Polarization development near the electrodes is important for the performance of YSZ devices. However, there are very difficult to measure experimentally. Embedded electrodes have been used to obtain a few readings across the electrolyte thickness, but so far there has been no report that provides a continuous mapping of the electrolyte polarization. Here we demonstrate that grain growth provides a means for such mapping. The method is based on the observation that cation mobility in YSZ (as well as other fluorite structured oxides) increases rapidly with decreasing oxygen potential. Placing YSZ under a large current in various atmospheres between electrodes of various configurations, we have created many grain size distributions that vary continuously or discontinuously between the cathode and anode.

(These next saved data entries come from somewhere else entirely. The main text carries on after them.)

===== config.mk =====
export PLATFORM = sky130hd
export DESIGN_NAME = combined_lcg_shuffle_rng_unit_flat
export DESIGN_NICKNAME = d
export VERILOG_FILES = /design/src/sv/clsr_pkg.sv /design/src/sv/clsr_req_if.sv /design/src/sv/clsr_rsp_if.sv /design/src/sv/combined_lcg_shuffle_rng_unit.sv /design/src/sv/clsr_datapath.sv /design/src/sv/clsr_ctrl.sv /design/src/flat_wrapper.sv
export SDC_FILE = /design/constraint.sdc
export NUM_CORES = 2
export LEC_CHECK = 0
export ABC_AREA = 1
export BUFFER_PORTS_ARGS = -buffer_cell sky130_fd_sc_hd__buf_2
export CORE_ASPECT_RATIO = 1.75
export CORE_MARGIN = 2
export CORE_UTILIZATION = 60
export DETAILED_ROUTE_END_ITERATION = 8
export GPL_TIMING_DRIVEN = 0
export HOLD_SLACK_MARGIN = 0.08
export PLACE_DENSITY = 0.82
export SLEW_MARGIN = 20
export SYNTH_ARGS = -nofsm -noshare
export SYNTH_HDL_FRONTEND = slang
export SYNTH_SLANG_ARGS = --single-unit

===== constraint.sdc =====
create_clock -name clk -period 8.6 [get_ports clk]
set_input_delay 0.86 -clock clk [delete_from_list [all_inputs] [get_ports clk]]
set_output_delay 0.86 -clock clk [all_outputs]
set_load 0.05 [all_outputs]

===== src/sv/clsr_pkg.sv =====
// Shared constants, types and encodings for the combined LCG shuffle random source.
package clsr_pkg;

  localparam int unsigned TABLE_DEPTH = 32;
  localparam int unsigned WARMUP      = 8;

  localparam int unsigned VAL_W  = 31;
  localparam int unsigned MUL_W  = 16;
  localparam int unsigned PROD_W = VAL_W + MUL_W;
  localparam int unsigned FOLD_W = 8;

  localparam logic [VAL_W-1:0] MOD1       = 31'd2147483563;
  localparam logic [VAL_W-1:0] MOD2       = 31'd2147483399;
  localparam logic [VAL_W-1:0] MOD1_LESS1 = MOD1 - 31'd1;
  localparam logic [MUL_W-1:0] MUL1       = 16'd40014;
  localparam logic [MUL_W-1:0] MUL2       = 16'd40692;
  localparam logic [VAL_W-1:0] GEN1_RESET = 31'd1;
  localparam logic [VAL_W-1:0] GEN2_RESET = 31'd123456789;

  // 2^31 mod M for each modulus
  localparam logic [FOLD_W-1:0] FOLD1 = FOLD_W'((64'd1 << VAL_W) - 64'(MOD1));
  localparam logic [FOLD_W-1:0] FOLD2 = FOLD_W'((64'd1 << VAL_W) - 64'(MOD2));

  localparam logic [63:0] NDIV = 64'd1 + (64'(MOD1) - 64'd1) / 64'(TABLE_DEPTH);

  // selector / NDIV via reciprocal estimate plus one correction step
  localparam int unsigned RECIP_SH = 40;
  localparam int unsigned RECIP_W  = 17;
  localparam logic [RECIP_W-1:0] RECIP = RECIP_W'((64'd1 << RECIP_SH) / NDIV);
  localparam int unsigned EP_W = VAL_W + RECIP_W;

  localparam int unsigned IDX_W = $clog2(TABLE_DEPTH);
  localparam int unsigned EST_W = IDX_W + 1;
  localparam int unsigned CNT_W = $clog2(TABLE_DEPTH + WARMUP);
  localparam logic [CNT_W-1:0] SEED_CNT = CNT_W'(TABLE_DEPTH + WARMUP - 1);

  localparam logic OP_DRAW   = 1'b0;
  localparam logic OP_RESEED = 1'b1;

  typedef enum logic [2:0] {
    ST_IDLE,
    ST_SEED_MUL,
    ST_SEED_RED,
    ST_MUL,
    ST_RED,
    ST_IDX,
    ST_WR
  } state_t;

  typedef struct packed {
    logic load_seed;
    logic mul_first;
    logic mul_second;
    logic red_first;
    logic red_second;
    logic warm_step;
    logic read_tab;
    logic finish;
  } clsr_cmd_t;

  typedef struct packed {
    logic cnt_zero;
  } clsr_sts_t;

endpackage
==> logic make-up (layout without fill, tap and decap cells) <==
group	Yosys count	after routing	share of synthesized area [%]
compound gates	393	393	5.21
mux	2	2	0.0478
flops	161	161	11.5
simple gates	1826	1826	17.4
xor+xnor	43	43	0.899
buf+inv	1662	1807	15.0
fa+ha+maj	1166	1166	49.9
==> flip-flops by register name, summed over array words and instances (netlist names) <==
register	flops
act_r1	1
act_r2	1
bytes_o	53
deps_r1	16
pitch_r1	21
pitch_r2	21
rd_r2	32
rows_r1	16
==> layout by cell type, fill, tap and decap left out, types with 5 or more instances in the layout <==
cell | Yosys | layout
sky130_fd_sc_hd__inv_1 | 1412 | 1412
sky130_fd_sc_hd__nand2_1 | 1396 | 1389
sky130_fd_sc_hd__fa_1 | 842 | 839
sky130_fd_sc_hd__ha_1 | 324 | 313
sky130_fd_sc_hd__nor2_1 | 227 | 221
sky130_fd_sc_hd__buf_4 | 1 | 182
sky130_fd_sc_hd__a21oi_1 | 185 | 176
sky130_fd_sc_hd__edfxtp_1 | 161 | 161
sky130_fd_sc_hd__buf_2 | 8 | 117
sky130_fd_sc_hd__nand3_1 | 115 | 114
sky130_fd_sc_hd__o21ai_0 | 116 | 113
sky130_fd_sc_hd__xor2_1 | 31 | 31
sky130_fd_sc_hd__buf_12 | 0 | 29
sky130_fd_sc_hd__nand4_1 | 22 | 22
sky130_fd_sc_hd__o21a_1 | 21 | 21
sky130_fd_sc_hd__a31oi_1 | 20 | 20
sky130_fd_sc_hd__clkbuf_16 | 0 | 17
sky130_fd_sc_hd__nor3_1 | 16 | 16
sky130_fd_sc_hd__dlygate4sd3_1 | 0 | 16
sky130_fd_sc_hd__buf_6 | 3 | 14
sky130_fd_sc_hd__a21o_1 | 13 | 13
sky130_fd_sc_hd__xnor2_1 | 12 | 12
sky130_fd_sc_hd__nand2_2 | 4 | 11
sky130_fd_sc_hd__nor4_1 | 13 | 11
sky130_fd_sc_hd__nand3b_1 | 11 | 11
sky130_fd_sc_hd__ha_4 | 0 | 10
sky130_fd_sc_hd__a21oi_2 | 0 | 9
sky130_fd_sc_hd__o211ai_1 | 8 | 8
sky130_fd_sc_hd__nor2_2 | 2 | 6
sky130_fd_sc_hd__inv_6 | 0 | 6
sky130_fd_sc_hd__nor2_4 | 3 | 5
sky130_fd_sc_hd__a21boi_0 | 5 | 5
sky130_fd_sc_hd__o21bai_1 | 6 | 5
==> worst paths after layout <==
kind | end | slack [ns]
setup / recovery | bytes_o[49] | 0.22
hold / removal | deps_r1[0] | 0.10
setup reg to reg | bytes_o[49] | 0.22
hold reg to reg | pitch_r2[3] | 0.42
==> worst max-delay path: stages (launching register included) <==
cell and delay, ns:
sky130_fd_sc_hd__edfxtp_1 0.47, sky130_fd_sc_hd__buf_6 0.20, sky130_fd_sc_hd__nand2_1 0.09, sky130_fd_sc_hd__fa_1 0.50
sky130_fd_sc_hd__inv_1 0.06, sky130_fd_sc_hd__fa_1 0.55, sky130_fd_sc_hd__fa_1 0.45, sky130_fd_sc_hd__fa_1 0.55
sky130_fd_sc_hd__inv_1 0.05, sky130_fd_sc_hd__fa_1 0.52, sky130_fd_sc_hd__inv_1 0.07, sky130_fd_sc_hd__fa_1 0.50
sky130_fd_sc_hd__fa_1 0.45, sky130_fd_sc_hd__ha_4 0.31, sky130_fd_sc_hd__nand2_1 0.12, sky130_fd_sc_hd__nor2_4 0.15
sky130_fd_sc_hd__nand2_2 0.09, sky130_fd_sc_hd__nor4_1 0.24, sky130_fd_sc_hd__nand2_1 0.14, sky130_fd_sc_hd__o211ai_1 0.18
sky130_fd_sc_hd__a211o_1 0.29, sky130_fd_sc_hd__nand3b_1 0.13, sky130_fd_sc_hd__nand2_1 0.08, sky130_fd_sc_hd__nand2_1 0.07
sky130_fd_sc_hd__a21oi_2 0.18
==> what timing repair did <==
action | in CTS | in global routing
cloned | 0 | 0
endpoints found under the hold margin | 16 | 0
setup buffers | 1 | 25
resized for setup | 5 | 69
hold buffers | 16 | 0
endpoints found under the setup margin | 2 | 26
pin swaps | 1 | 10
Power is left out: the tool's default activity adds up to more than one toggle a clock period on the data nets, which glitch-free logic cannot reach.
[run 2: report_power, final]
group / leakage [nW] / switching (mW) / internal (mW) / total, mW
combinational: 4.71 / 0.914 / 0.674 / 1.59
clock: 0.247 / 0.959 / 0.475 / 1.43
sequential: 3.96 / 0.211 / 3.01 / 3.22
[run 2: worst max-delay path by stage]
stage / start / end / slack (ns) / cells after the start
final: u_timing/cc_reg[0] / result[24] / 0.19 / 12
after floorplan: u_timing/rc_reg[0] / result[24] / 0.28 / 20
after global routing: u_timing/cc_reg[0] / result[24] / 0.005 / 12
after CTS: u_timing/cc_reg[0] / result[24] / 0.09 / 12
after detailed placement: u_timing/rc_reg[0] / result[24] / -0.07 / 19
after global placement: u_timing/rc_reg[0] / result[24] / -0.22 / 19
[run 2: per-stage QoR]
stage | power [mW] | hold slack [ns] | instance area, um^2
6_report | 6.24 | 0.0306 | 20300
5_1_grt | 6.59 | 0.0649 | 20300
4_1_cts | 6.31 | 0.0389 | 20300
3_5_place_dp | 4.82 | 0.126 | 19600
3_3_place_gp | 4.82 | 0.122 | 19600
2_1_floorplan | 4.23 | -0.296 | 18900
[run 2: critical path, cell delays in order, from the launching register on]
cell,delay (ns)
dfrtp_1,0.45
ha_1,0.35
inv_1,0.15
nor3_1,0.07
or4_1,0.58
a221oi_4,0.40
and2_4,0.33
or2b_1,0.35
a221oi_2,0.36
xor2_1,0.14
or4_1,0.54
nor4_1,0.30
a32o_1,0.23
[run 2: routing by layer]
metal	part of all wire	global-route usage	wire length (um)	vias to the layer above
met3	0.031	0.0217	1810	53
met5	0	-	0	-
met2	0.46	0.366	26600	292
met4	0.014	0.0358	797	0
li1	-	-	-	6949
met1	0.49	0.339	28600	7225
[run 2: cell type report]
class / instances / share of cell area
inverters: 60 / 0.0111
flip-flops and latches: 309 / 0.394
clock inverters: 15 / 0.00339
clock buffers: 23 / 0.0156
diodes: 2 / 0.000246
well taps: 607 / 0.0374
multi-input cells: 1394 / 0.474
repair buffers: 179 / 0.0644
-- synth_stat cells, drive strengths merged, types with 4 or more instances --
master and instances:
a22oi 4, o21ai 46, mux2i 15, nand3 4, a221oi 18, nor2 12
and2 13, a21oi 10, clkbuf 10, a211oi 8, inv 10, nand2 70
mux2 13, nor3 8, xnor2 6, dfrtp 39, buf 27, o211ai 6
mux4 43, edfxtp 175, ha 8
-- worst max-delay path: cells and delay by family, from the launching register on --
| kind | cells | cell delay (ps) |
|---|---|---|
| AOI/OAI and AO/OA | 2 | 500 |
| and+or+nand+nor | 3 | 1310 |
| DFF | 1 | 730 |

Aided by the correlation between grain boundary mobility and non-stoichiometry, the grain size map can be converted to a polarization map. Such mapping allows us to quantitatively assess the influence of electrode kinetics and atmosphere on internal polarization under large current conditions. Under the same conditions of enhanced grain growth, we have observed widespread cavitation throughout YSZ in nearly all the samples tested in a reducing atmosphere. This is surprising since the prevailing theory attributes cavitation to oxygen bubbles, and it predicts oxygen bubbles to form inside the YSZ electrolyte only under a large positive oxygen potential. Yet the large grain size in our cavitated samples clearly indicates a large negative oxygen potential. Therefore, we must rule out the oxygen bubble model. Instead, we propose that cavitation in these samples is in the form of voids, which come from condensation of supersaturated oxygen vacancies. These results further suggest strong electronic conduction in the electrolyte. Indeed, the observation of cavitation implies internal reactions between electronic defects and ionic defects, rendering the latter no longer fully ionized. These reactions have the effect of buffering the oxygen potential inside the electrolyte. The observed oxygen potential and grain size transition can only be successfully modeled by taking into account such internal reactions.